▸ **What you should do**
Please repeat the data shown below, word for word.
** Opening Material to process block **
[config.mk]
export PLATFORM = sky130hd
export DESIGN_NAME = osd_cmd_port
export DESIGN_NICKNAME = d
export VERILOG_FILES = /design/src/hw/osd_pkg.sv /design/src/hw/osd_vram_clear.sv /design/src/hw/osd_cmd_port.sv
export SDC_FILE = /design/constraint.sdc
export NUM_CORES = 1
export LEC_CHECK = 0
export BUFFER_PORTS_ARGS = -buffer_cell sky130_fd_sc_hd__buf_2
export CORE_MARGIN = 2
export CORE_UTILIZATION = 54
export DETAILED_ROUTE_END_ITERATION = 16
export GPL_TIMING_DRIVEN = 0
export HOLD_SLACK_MARGIN = 0.12
export MAX_ROUTING_LAYER = met4
export PLACE_DENSITY = 0.84
export SLEW_MARGIN = 30
export SYNTH_ARGS = -nofsm -noshare
export SYNTH_HDL_FRONTEND = slang
export SYNTH_SLANG_ARGS = --single-unit
[constraint.sdc]
create_clock -name clk -period 5.2 [get_ports clk]
set_input_delay 1.56 -clock clk [delete_from_list [all_inputs] [get_ports clk]]
set_output_delay 1.56 -clock clk [all_outputs]
set_load 0.01 [all_outputs]
[src/hw/osd_pkg.sv]
package osd_pkg;
    localparam int REG_AW = 8;
    localparam int OSC_CW = 8;
    localparam logic [REG_AW-1:0] REG_CTRL = 8'h00;
    localparam logic [REG_AW-1:0] REG_STATUS = 8'h04;
    localparam logic [REG_AW-1:0] REG_LAST = 8'h08;
    localparam int CTRL_CLR = 0;
    localparam int CTRL_EXT = 1;
    localparam int CTRL_DIV2 = 2;
    localparam int CTRL_ORD_OVR = 3;
    localparam int CTRL_ORD_MSB = 4;
    localparam int ST_BUSY = 0;
    localparam int ST_MSB = 1;
    localparam int ST_FRAME = 2;
    localparam int ST_EXT = 3;
    localparam int ST_DIV2 = 4;
    localparam logic [1:0] RESP_OKAY = 2'h0;
    localparam logic [1:0] RESP_SLVERR = 2'h2;
    localparam logic [3:0] OP_CLEAR = 4'h1;
    localparam logic [3:0] OP_INIT = 4'h2;
    localparam logic [3:0] OP_ORDER = 4'h3;
    localparam int INIT_EXT = 0;
    localparam int INIT_DIV2 = 1;
    localparam int ORD_MSB = 0;
    localparam int ORD_OVR = 1;
    localparam logic [2:0] BIT_LAST = 3'h7;
    localparam logic [OSC_CW-1:0] OSC_HALF_LAST = 8'h03;
    localparam int VRAM_DEPTH = 336;

    typedef struct packed {
        logic awvalid;
        logic [31:0] awaddr;
        logic wvalid;
        logic [31:0] wdata;
        logic [3:0] wstrb;
        logic bready;
        logic arvalid;
        logic [31:0] araddr;
        logic rready;
    } osd_axi_req_t;

    typedef struct packed {
        logic awready;
        logic wready;
        logic bvalid;
        logic [1:0] bresp;
        logic arready;
        logic rvalid;
        logic [31:0] rdata;
        logic [1:0] rresp;
    } osd_axi_rsp_t;

    typedef struct packed {
        logic cs_n;
        logic sck;
        logic data;
    } osd_ser_t;
endpackage : osd_pkg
** Closing Material to process block **
▸ **Answer to this exercise**
[config.mk]
export PLATFORM = sky130hd
export DESIGN_NAME = osd_cmd_port
export DESIGN_NICKNAME = d
export VERILOG_FILES = /design/src/hw/osd_pkg.sv /design/src/hw/osd_vram_clear.sv /design/src/hw/osd_cmd_port.sv
export SDC_FILE = /design/constraint.sdc
export NUM_CORES = 1
export LEC_CHECK = 0
export BUFFER_PORTS_ARGS = -buffer_cell sky130_fd_sc_hd__buf_2
export CORE_MARGIN = 2
export CORE_UTILIZATION = 54
export DETAILED_ROUTE_END_ITERATION = 16
export GPL_TIMING_DRIVEN = 0
export HOLD_SLACK_MARGIN = 0.12
export MAX_ROUTING_LAYER = met4
export PLACE_DENSITY = 0.84
export SLEW_MARGIN = 30
export SYNTH_ARGS = -nofsm -noshare
export SYNTH_HDL_FRONTEND = slang
export SYNTH_SLANG_ARGS = --single-unit
[constraint.sdc]
create_clock -name clk -period 5.2 [get_ports clk]
set_input_delay 1.56 -clock clk [delete_from_list [all_inputs] [get_ports clk]]
set_output_delay 1.56 -clock clk [all_outputs]
set_load 0.01 [all_outputs]
[src/hw/osd_pkg.sv]
package osd_pkg;
    localparam int REG_AW = 8;
    localparam int OSC_CW = 8;
    localparam logic [REG_AW-1:0] REG_CTRL = 8'h00;
    localparam logic [REG_AW-1:0] REG_STATUS = 8'h04;
    localparam logic [REG_AW-1:0] REG_LAST = 8'h08;
    localparam int CTRL_CLR = 0;
    localparam int CTRL_EXT = 1;
    localparam int CTRL_DIV2 = 2;
    localparam int CTRL_ORD_OVR = 3;
    localparam int CTRL_ORD_MSB = 4;
    localparam int ST_BUSY = 0;
    localparam int ST_MSB = 1;
    localparam int ST_FRAME = 2;
    localparam int ST_EXT = 3;
    localparam int ST_DIV2 = 4;
    localparam logic [1:0] RESP_OKAY = 2'h0;
    localparam logic [1:0] RESP_SLVERR = 2'h2;
    localparam logic [3:0] OP_CLEAR = 4'h1;
    localparam logic [3:0] OP_INIT = 4'h2;
    localparam logic [3:0] OP_ORDER = 4'h3;
    localparam int INIT_EXT = 0;
    localparam int INIT_DIV2 = 1;
    localparam int ORD_MSB = 0;
    localparam int ORD_OVR = 1;
    localparam logic [2:0] BIT_LAST = 3'h7;
    localparam logic [OSC_CW-1:0] OSC_HALF_LAST = 8'h03;
    localparam int VRAM_DEPTH = 336;

    typedef struct packed {
        logic awvalid;
        logic [31:0] awaddr;
        logic wvalid;
        logic [31:0] wdata;
        logic [3:0] wstrb;
        logic bready;
        logic arvalid;
        logic [31:0] araddr;
        logic rready;
    } osd_axi_req_t;

    typedef struct packed {
        logic awready;
        logic wready;
        logic bvalid;
        logic [1:0] bresp;
        logic arready;
        logic rvalid;
        logic [31:0] rdata;
        logic [1:0] rresp;
    } osd_axi_rsp_t;

    typedef struct packed {
        logic cs_n;
        logic sck;
        logic data;
    } osd_ser_t;
endpackage : osd_pkg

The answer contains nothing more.